1.Reverse Culture Shock is experienced subjectively and individually. Each person has a unique experience adapting and readapting to the home culture. A lot depends on a person’s ability to feel at home quickly – flexibility, adaptability, the “sand and steel” mindset I write about in my memoir. A lot also has to do with one’s personal circumstances and upbringing.
There have been moments when the longing for Israel is so intense, I feel like I’ve been run over. It’s like I’m trapped in newness. I have to remember to slow down, do more personal outreach, connect. This takes a lot of inner strength and compassion. In Israel, people are naturally wired for this connection. But America’s far-flung geographic distances create an aversion, a distraction. A feeling of homelessness.

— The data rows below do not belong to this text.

## top
module top(
    input clk, rst,
    input [3:0] key_in,
    output [6:0] seg,
    output [7:0] sel,
    output reg [2:0] led, sel_led,
    output buz
);
make LEC_CHECK=0 CAP_MARGIN=0 CELL_PAD_IN_SITES_DETAIL_PLACEMENT=1 CELL_PAD_IN_SITES_GLOBAL_PLACEMENT=1 CORE_MARGIN=5 CORE_UTILIZATION=52 CTS_CLUSTER_DIAMETER=178 CTS_CLUSTER_SIZE=100 HOLD_SLACK_MARGIN=0.14 MAX_ROUTING_LAYER=met5 MIN_ROUTING_LAYER=met1 PLACE_DENSITY_LB_ADDON=0.03 SETUP_SLACK_MARGIN=1.84 SLEW_MARGIN=20 finish   # period 9.7 ns
run.sh (not shown) runs the stock make flow with config.mk's settings and CLKGATE_MAP_FILE=.
The baseline finished clean.
Next try:
--- a/flow/config.mk
+++ b/flow/config.mk
@@ -9,2 +9 @@
-export CELL_PAD_IN_SITES_DETAIL_PLACEMENT = 1
-export CELL_PAD_IN_SITES_GLOBAL_PLACEMENT = 1
+export CELL_PAD_IN_SITES_GLOBAL_PLACEMENT = 0
@@ -12,3 +11,2 @@
-export CORE_UTILIZATION = 52
-export CTS_CLUSTER_DIAMETER = 178
-export CTS_CLUSTER_SIZE = 100
+export CORE_UTILIZATION = 64
+export CTS_CLUSTER_SIZE = 50
@@ -18,2 +16 @@
-export PLACE_DENSITY_LB_ADDON = 0.03
-export SETUP_SLACK_MARGIN = 1.84
+export SETUP_SLACK_MARGIN = 2.53
After rerunning: The changed run went through all stages and came out clean. Utilization climbs by 15 points. Routed wire length drops by roughly a tenth. Total power climbs by a few percent. Setup slack gains 0.53 ns. Die area drops by about a fifth. Via count drops slightly. Critical path depth drops by 3.
Next try:
--- a/flow/config.mk
+++ b/flow/config.mk
@@ -10,4 +10,3 @@
-export CORE_MARGIN = 5
-export CORE_UTILIZATION = 64
-export CTS_CLUSTER_SIZE = 50
-export HOLD_SLACK_MARGIN = 0.14
+export CORE_MARGIN = 2
+export CORE_UTILIZATION = 72
+export CTS_CLUSTER_SIZE = 17
@@ -16 +14,0 @@
-export SETUP_SLACK_MARGIN = 2.53
==> flow/constraint.sdc (replaced) <==
create_clock -name core_clock -period 4.72 [get_ports {clk}]
set_input_delay 0.9440 -clock core_clock [delete_from_list [all_inputs] [get_ports {clk}]]
set_output_delay 0.9440 -clock core_clock [all_outputs]
set_load 0.01 [all_outputs]
Outcome:
- The new run ran to the end with violations: setup timing
- hold slack improved by 0.029 ns
- setup slack got worse by 3.6 ns
- wire length is higher by 32%
- cell count is higher by 10%
- clock power is higher by 110%
- non-clock buffer count is higher by 147
- power is higher by 110%
- register-to-register slack got worse by 5.0 ns
- via count is higher by 19%
Next try:
--- a/flow/config.mk
+++ b/flow/config.mk
@@ -10,2 +10,2 @@
-export CORE_MARGIN = 2
-export CORE_UTILIZATION = 72
+export CORE_MARGIN = 5
+export CORE_UTILIZATION = 61
@@ -12,0 +13 @@
+export HOLD_SLACK_MARGIN = 0.14
@@ -14,0 +16 @@
+export SETUP_SLACK_MARGIN = 1.66
==> flow/constraint.sdc (replaced) <==
create_clock -name core_clock -period 9.7 [get_ports {clk}]
set_input_delay 1.9400 -clock core_clock [delete_from_list [all_inputs] [get_ports {clk}]]
set_output_delay 1.9400 -clock core_clock [all_outputs]
set_load 0.01 [all_outputs]
Effect: The new run produced a clean layout; total power shrinks by 51%; via count shrinks by 18%; die size grows by 28%; worst hold slack gets worse by 0.025 ns; non-clock buffer count shrinks by 158.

2. Reverse Culture Shock can get triggered. While it took years to find roots in Pittsburgh, there are days when my Reverse Culture Shock gets triggered. I think it has to do with the fact that I live in a tight-knit insular Jewish community where families have each other. On Jewish holidays, in particular, I feel the loss of not being able to celebrate with our own family and friends particularly since the Israeli culture is like one big family. Life in Israel vs USA.
3. There are still expectations to feel more at home. Like grief and mourning of a loved one, there are stages of Reverse Culture Shock. The loss of a home, learning to reconcile those feelings, learning to let go. Just this past Shabbat as I walking through Schenley Park taking in the foliage and the unusually hot summery day, I felt an intense pang of loneliness. Even with the bikers and joggers, the park was strangely too quiet. Then I realized: There was no-one to share my excitement. I was looking to share my observations in a particular way with a good friend and colleague back home in Israel where I’d be able to get to the gist quickly of what I was feeling and observing. Unfortunately, I haven’t been able to do that regularly in America and it bothers me. A lot.
4. Reverse Culture Shock isn’t just a cultural thing. It is experienced psychologically, emotionally, and culturally and most times, these feelings can be fused into one. There were many Rosh Hashanas for example when I’d entered our synagogue and see congregants celebrating with their families. Immediately I’d tear up and remember what we’d given up to come to America. I’d often feel left out of an experience because I didn’t have our family and friends to get together not just on the Jewish holidays but on Friday afternoons.
5. Experiencing Reverse Culture Shock all over again after many years feels like waiting for a loved one to change. There have been days, years, and months of breeding familiarity. I’ve gotten accustomed to the cracks in my ceiling, my quiet tree-lined street, the hour of the day when the neon orange street lights appear. I know who I can count on for help. I know where, on our street, the cell reception gets weaker. I know at what point in the year, the seasons start getting more brittle grey than gold and yellow. I can count the number of neighbors I’ve gotten to know over the years. I know how many times during the year, the neighbor next door appears on her back porch since we bought our home in 2015. Zero.
But there are moments in the Reverse Culture Shock cycle when all this familiarity doesn’t feel familiar anymore. I keep asking myself, “Do you come back home or stay in America?”
Part of me still wants to return to Israel because my heart craves the connections that made me feel at home as a young IDF soldier, English teacher, wife. On the flight back to the United States in 2018 after celebrating our son’s Bar-Mitzvah at the Western Wall in Jerusalem, I Facebooked, “someone help me please because I do not want to get on that plane.” In the same way, I knew what I was given up in 2007 when we left, I knew exactly what I was leaving and what I was coming back to. Life in Israel vs USA. To this day, I wish economics didn’t have to be the sole reason for leaving a country we both loved but we had to save our family.
Are you an expat? Do you struggle at times with Reverse Culture Shock? How do you cope?